§ **Exercise description**
This task calls for copying every line of the records that includes the word "genvar".
----
**src/xbar_pkg.sv**
```systemverilog
package xbar_pkg;

  // Array geometry
  localparam int num_in_x = 2;
  localparam int num_in_y = 2;
  localparam int num_in = num_in_x * num_in_y;
  localparam int lg_num_in = $clog2(num_in);

  // Coordinate fields at the bottom of a tile-link word
  localparam int x_cord_width = 1;
  localparam int y_cord_width = 1;

  // Word widths
  localparam int link_width = 16;
  localparam int xbar_width = link_width - x_cord_width - y_cord_width + lg_num_in;

  // Input buffer depth
  localparam int fifo_els = 2;

endpackage

```
**src/link_to_crossbar.sv**
```systemverilog
`timescale 1ns/1ps

module link_to_crossbar (
  // Tile side
  input  logic [xbar_pkg::num_in-1:0]                            link_v_i,
  input  logic [xbar_pkg::num_in-1:0][xbar_pkg::link_width-1:0] link_data_i,
  output logic [xbar_pkg::num_in-1:0]                            link_ready_o,
  output logic [xbar_pkg::num_in-1:0]                            link_v_o,
  output logic [xbar_pkg::num_in-1:0][xbar_pkg::link_width-1:0] link_data_o,
  input  logic [xbar_pkg::num_in-1:0]                            link_ready_i,
  // Crossbar side
  output logic [xbar_pkg::num_in-1:0]                            in_v_o,
  output logic [xbar_pkg::num_in-1:0][xbar_pkg::xbar_width-1:0] in_data_o,
  input  logic [xbar_pkg::num_in-1:0]                            in_ready_i,
  input  logic [xbar_pkg::num_in-1:0]                            out_v_i,
  input  logic [xbar_pkg::num_in-1:0][xbar_pkg::xbar_width-1:0] out_data_i,
  output logic [xbar_pkg::num_in-1:0]                            out_ready_o
);

  logic [xbar_pkg::num_in-1:0][xbar_pkg::x_cord_width-1:0] x_cord_in;
  logic [xbar_pkg::num_in-1:0][xbar_pkg::y_cord_width-1:0] y_cord_in;
  logic [xbar_pkg::num_in-1:0][xbar_pkg::lg_num_in-1:0]    dest_idx;
  logic [xbar_pkg::num_in-1:0][xbar_pkg::x_cord_width-1:0] x_cord_out;
  logic [xbar_pkg::num_in-1:0][xbar_pkg::y_cord_width-1:0] y_cord_out;

  for (genvar y = 0; y < xbar_pkg::num_in_y; y++) begin : g_row
    for (genvar x = 0; x < xbar_pkg::num_in_x; x++) begin : g_col
      localparam int lane = y * xbar_pkg::num_in_x + x;

      // Tile to crossbar: coordinates become a flat port index
      assign x_cord_in[lane] = link_data_i[lane][0+:xbar_pkg::x_cord_width];
      assign y_cord_in[lane] =
        link_data_i[lane][xbar_pkg::x_cord_width+:xbar_pkg::y_cord_width];
      assign dest_idx[lane] = (xbar_pkg::lg_num_in)'(
        int'(x_cord_in[lane]) + int'(y_cord_in[lane]) * xbar_pkg::num_in_x);

      assign in_data_o[lane] = {
        link_data_i[lane][xbar_pkg::link_width-1:
                          xbar_pkg::x_cord_width+xbar_pkg::y_cord_width],
        dest_idx[lane]
      };
      assign in_v_o[lane]       = link_v_i[lane];
      assign link_ready_o[lane] = in_ready_i[lane];

      // Crossbar to tile: split the index back into x and y
      assign x_cord_out[lane] = (xbar_pkg::x_cord_width)'(
        int'(out_data_i[lane][xbar_pkg::lg_num_in-1:0]) % xbar_pkg::num_in_x);
      assign y_cord_out[lane] = (xbar_pkg::y_cord_width)'(
        int'(out_data_i[lane][xbar_pkg::lg_num_in-1:0]) / xbar_pkg::num_in_x);

      assign link_data_o[lane] = {
        out_data_i[lane][xbar_pkg::xbar_width-1:xbar_pkg::lg_num_in],
        y_cord_out[lane],
        x_cord_out[lane]
      };
      assign link_v_o[lane]    = out_v_i[lane];
      assign out_ready_o[lane] = link_ready_i[lane];
    end
  end

endmodule

```
**src/manycore_xbar_top.sv**
```systemverilog
`timescale 1ns/1ps

module manycore_xbar_top (
  input  logic                                                   clk_i,
  input  logic                                                   reset_i,
  // Tile to crossbar
  input  logic [xbar_pkg::num_in-1:0]                            link_v_i,
  input  logic [xbar_pkg::num_in-1:0][xbar_pkg::link_width-1:0] link_data_i,
  output logic [xbar_pkg::num_in-1:0]                            link_ready_o,
  // Crossbar to tile
  output logic [xbar_pkg::num_in-1:0]                            link_v_o,
  output logic [xbar_pkg::num_in-1:0][xbar_pkg::link_width-1:0] link_data_o,
  input  logic [xbar_pkg::num_in-1:0]                            link_ready_i
);

  logic [xbar_pkg::num_in-1:0]                            in_v;
  logic [xbar_pkg::num_in-1:0][xbar_pkg::xbar_width-1:0] in_data;
  logic [xbar_pkg::num_in-1:0]                            in_ready;
  logic [xbar_pkg::num_in-1:0]                            head_v;
  logic [xbar_pkg::num_in-1:0][xbar_pkg::xbar_width-1:0] head_data;
  logic [xbar_pkg::num_in-1:0]                            head_yumi;
  logic [xbar_pkg::num_in-1:0]                            out_v;
  logic [xbar_pkg::num_in-1:0][xbar_pkg::xbar_width-1:0] out_data;
  logic [xbar_pkg::num_in-1:0]                            out_ready;
  logic [xbar_pkg::num_in-1:0][xbar_pkg::num_in-1:0]     arb_reqs;
  logic [xbar_pkg::num_in-1:0][xbar_pkg::num_in-1:0]     arb_grants;
  logic [xbar_pkg::num_in-1:0]                            arb_accept;

  link_to_crossbar adapter (
    .link_v_i     (link_v_i),
    .link_data_i  (link_data_i),
    .link_ready_o (link_ready_o),
    .link_v_o     (link_v_o),
    .link_data_o  (link_data_o),
    .link_ready_i (link_ready_i),
    .in_v_o       (in_v),
    .in_data_o    (in_data),
    .in_ready_i   (in_ready),
    .out_v_i      (out_v),
    .out_data_i   (out_data),
    .out_ready_o  (out_ready)
  );

  // One buffer per input and one arbiter per output
  for (genvar p = 0; p < xbar_pkg::num_in; p++) begin : g_port
    xbar_fifo #(.els_p(xbar_pkg::fifo_els)) in_fifo (
      .clk_i   (clk_i),
      .reset_i (reset_i),
      .v_i     (in_v[p]),
      .data_i  (in_data[p]),
      .ready_o (in_ready[p]),
      .v_o     (head_v[p]),
      .data_o  (head_data[p]),
      .yumi_i  (head_yumi[p])
    );

    xbar_rr_arbiter #(.inputs_p(xbar_pkg::num_in)) out_arb (
      .clk_i    (clk_i),
      .reset_i  (reset_i),
      .reqs_i   (arb_reqs[p]),
      .accept_i (arb_accept[p]),
      .grants_o (arb_grants[p])
    );
  end

  xbar_switch xbar (
    .head_v_i     (head_v),
    .head_data_i  (head_data),
    .head_yumi_o  (head_yumi),
    .out_v_o      (out_v),
    .out_data_o   (out_data),
    .out_ready_i  (out_ready),
    .arb_reqs_o   (arb_reqs),
    .arb_grants_i (arb_grants),
    .arb_accept_o (arb_accept)
  );

endmodule

```
**src/xbar_fifo.sv**
```systemverilog
`timescale 1ns/1ps

module xbar_fifo #(
  parameter int els_p = xbar_pkg::fifo_els
) (
  input  logic                            clk_i,
  input  logic                            reset_i,
  input  logic                            v_i,
  input  logic [xbar_pkg::xbar_width-1:0] data_i,
  output logic                            ready_o,
  output logic                            v_o,
  output logic [xbar_pkg::xbar_width-1:0] data_o,
  input  logic                            yumi_i
);

  logic [xbar_pkg::xbar_width-1:0] mem_r [els_p];
  logic [$clog2(els_p)-1:0]        wptr_r;
  logic [$clog2(els_p)-1:0]        rptr_r;
  logic [$clog2(els_p+1)-1:0]      count_r;
  logic                            enq;
  logic                            deq;

  function automatic logic [$clog2(els_p)-1:0] next_ptr(input logic [$clog2(els_p)-1:0] ptr);
    if (ptr == ($clog2(els_p))'(els_p - 1)) begin
      return '0;
    end
    return ptr + 1'b1;
  endfunction

  // Ready depends only on occupancy, never on yumi
  assign ready_o = (count_r != ($clog2(els_p+1))'(els_p));
  assign v_o     = (count_r != '0);
  assign data_o  = mem_r[rptr_r];
  assign enq     = v_i & ready_o;
  assign deq     = yumi_i;

  always_ff @(posedge clk_i) begin
    if (enq) begin
      mem_r[wptr_r] <= data_i;
    end
  end

  always_ff @(posedge clk_i) begin
    if (reset_i) begin
      wptr_r  <= '0;
      rptr_r  <= '0;
      count_r <= '0;
    end else begin
      if (enq) begin
        wptr_r <= next_ptr(wptr_r);
      end
      if (deq) begin
        rptr_r <= next_ptr(rptr_r);
      end
      case ({enq, deq})
        2'b10:   count_r <= count_r + 1'b1;
        2'b01:   count_r <= count_r - 1'b1;
        default: count_r <= count_r;
      endcase
    end
  end

  // The switch only pops a head that is actually there
  a_no_yumi_empty: assert property (@(posedge clk_i) disable iff (reset_i)
    yumi_i |-> v_o);

  // A waiting head stays put until it is taken
  a_head_stable: assert property (@(posedge clk_i) disable iff (reset_i)
    (v_o && !yumi_i) |=> (v_o && $stable(data_o)));

endmodule

```
**src/xbar_rr_arbiter.sv**
```systemverilog
`timescale 1ns/1ps

module xbar_rr_arbiter #(
  parameter int inputs_p = xbar_pkg::num_in
) (
  input  logic                clk_i,
  input  logic                reset_i,
  input  logic [inputs_p-1:0] reqs_i,
  input  logic                accept_i,
  output logic [inputs_p-1:0] grants_o
);

  logic [xbar_pkg::lg_num_in-1:0] ptr_r;
  logic [xbar_pkg::lg_num_in-1:0] grant_idx;
  logic                           found;

  // First requester at or after the pointer wins
  always_comb begin
    logic [xbar_pkg::lg_num_in-1:0] cand;
    grants_o  = '0;
    grant_idx = ptr_r;
    found     = 1'b0;
    for (int k = 0; k < inputs_p; k++) begin
      cand = (xbar_pkg::lg_num_in)'((int'(ptr_r) + k) % inputs_p);
      if (!found && reqs_i[cand]) begin
        found           = 1'b1;
        grant_idx       = cand;
        grants_o[cand]  = 1'b1;
      end
    end
  end

  // An unaccepted grant parks the pointer on the winner, so it holds
  // even if a new request shows up ahead of it
  always_ff @(posedge clk_i) begin
    if (reset_i) begin
      ptr_r <= '0;
    end else if (accept_i) begin
      if (grant_idx == (xbar_pkg::lg_num_in)'(inputs_p - 1)) begin
        ptr_r <= '0;
      end else begin
        ptr_r <= grant_idx + 1'b1;
      end
    end else if (found) begin
      ptr_r <= grant_idx;
    end
  end

  a_grant_onehot: assert property (@(posedge clk_i) disable iff (reset_i)
    $onehot0(grants_o) && ((grants_o == '0) == (reqs_i == '0)));

  // Relies on the buffer head holding its request until popped
  a_grant_hold: assert property (@(posedge clk_i) disable iff (reset_i)
    (found && !accept_i) |=> (grants_o == $past(grants_o)));

endmodule

```
**src/xbar_switch.sv**
```systemverilog
`timescale 1ns/1ps

module xbar_switch (
  // Buffer heads
  input  logic [xbar_pkg::num_in-1:0]                            head_v_i,
  input  logic [xbar_pkg::num_in-1:0][xbar_pkg::xbar_width-1:0] head_data_i,
  output logic [xbar_pkg::num_in-1:0]                            head_yumi_o,
  // Outputs toward the tiles
  output logic [xbar_pkg::num_in-1:0]                            out_v_o,
  output logic [xbar_pkg::num_in-1:0][xbar_pkg::xbar_width-1:0] out_data_o,
  input  logic [xbar_pkg::num_in-1:0]                            out_ready_i,
  // Arbiters, indexed by output then input
  output logic [xbar_pkg::num_in-1:0][xbar_pkg::num_in-1:0]     arb_reqs_o,
  input  logic [xbar_pkg::num_in-1:0][xbar_pkg::num_in-1:0]     arb_grants_i,
  output logic [xbar_pkg::num_in-1:0]                            arb_accept_o
);

  // Each head asks for exactly the output named in its index field
  for (genvar o = 0; o < xbar_pkg::num_in; o++) begin : g_req_out
    for (genvar i = 0; i < xbar_pkg::num_in; i++) begin : g_req_in
      assign arb_reqs_o[o][i] = head_v_i[i] &&
        (head_data_i[i][xbar_pkg::lg_num_in-1:0] == (xbar_pkg::lg_num_in)'(o));
    end
  end

  always_comb begin
    out_v_o      = '0;
    out_data_o   = '0;
    arb_accept_o = '0;
    head_yumi_o  = '0;
    for (int o = 0; o < xbar_pkg::num_in; o++) begin
      out_v_o[o]      = |arb_grants_i[o];
      arb_accept_o[o] = out_v_o[o] & out_ready_i[o];
      for (int i = 0; i < xbar_pkg::num_in; i++) begin
        // Grants are one-hot so an OR mux is enough
        if (arb_grants_i[o][i]) begin
          out_data_o[o] = out_data_o[o] | head_data_i[i];
        end
        head_yumi_o[i] = head_yumi_o[i] | (arb_grants_i[o][i] & out_ready_i[o]);
      end
    end
  end

endmodule

```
----
§ **Task result**
  for (genvar y = 0; y < xbar_pkg::num_in_y; y++) begin : g_row
    for (genvar x = 0; x < xbar_pkg::num_in_x; x++) begin : g_col
  for (genvar p = 0; p < xbar_pkg::num_in; p++) begin : g_port
  for (genvar o = 0; o < xbar_pkg::num_in; o++) begin : g_req_out
    for (genvar i = 0; i < xbar_pkg::num_in; i++) begin : g_req_in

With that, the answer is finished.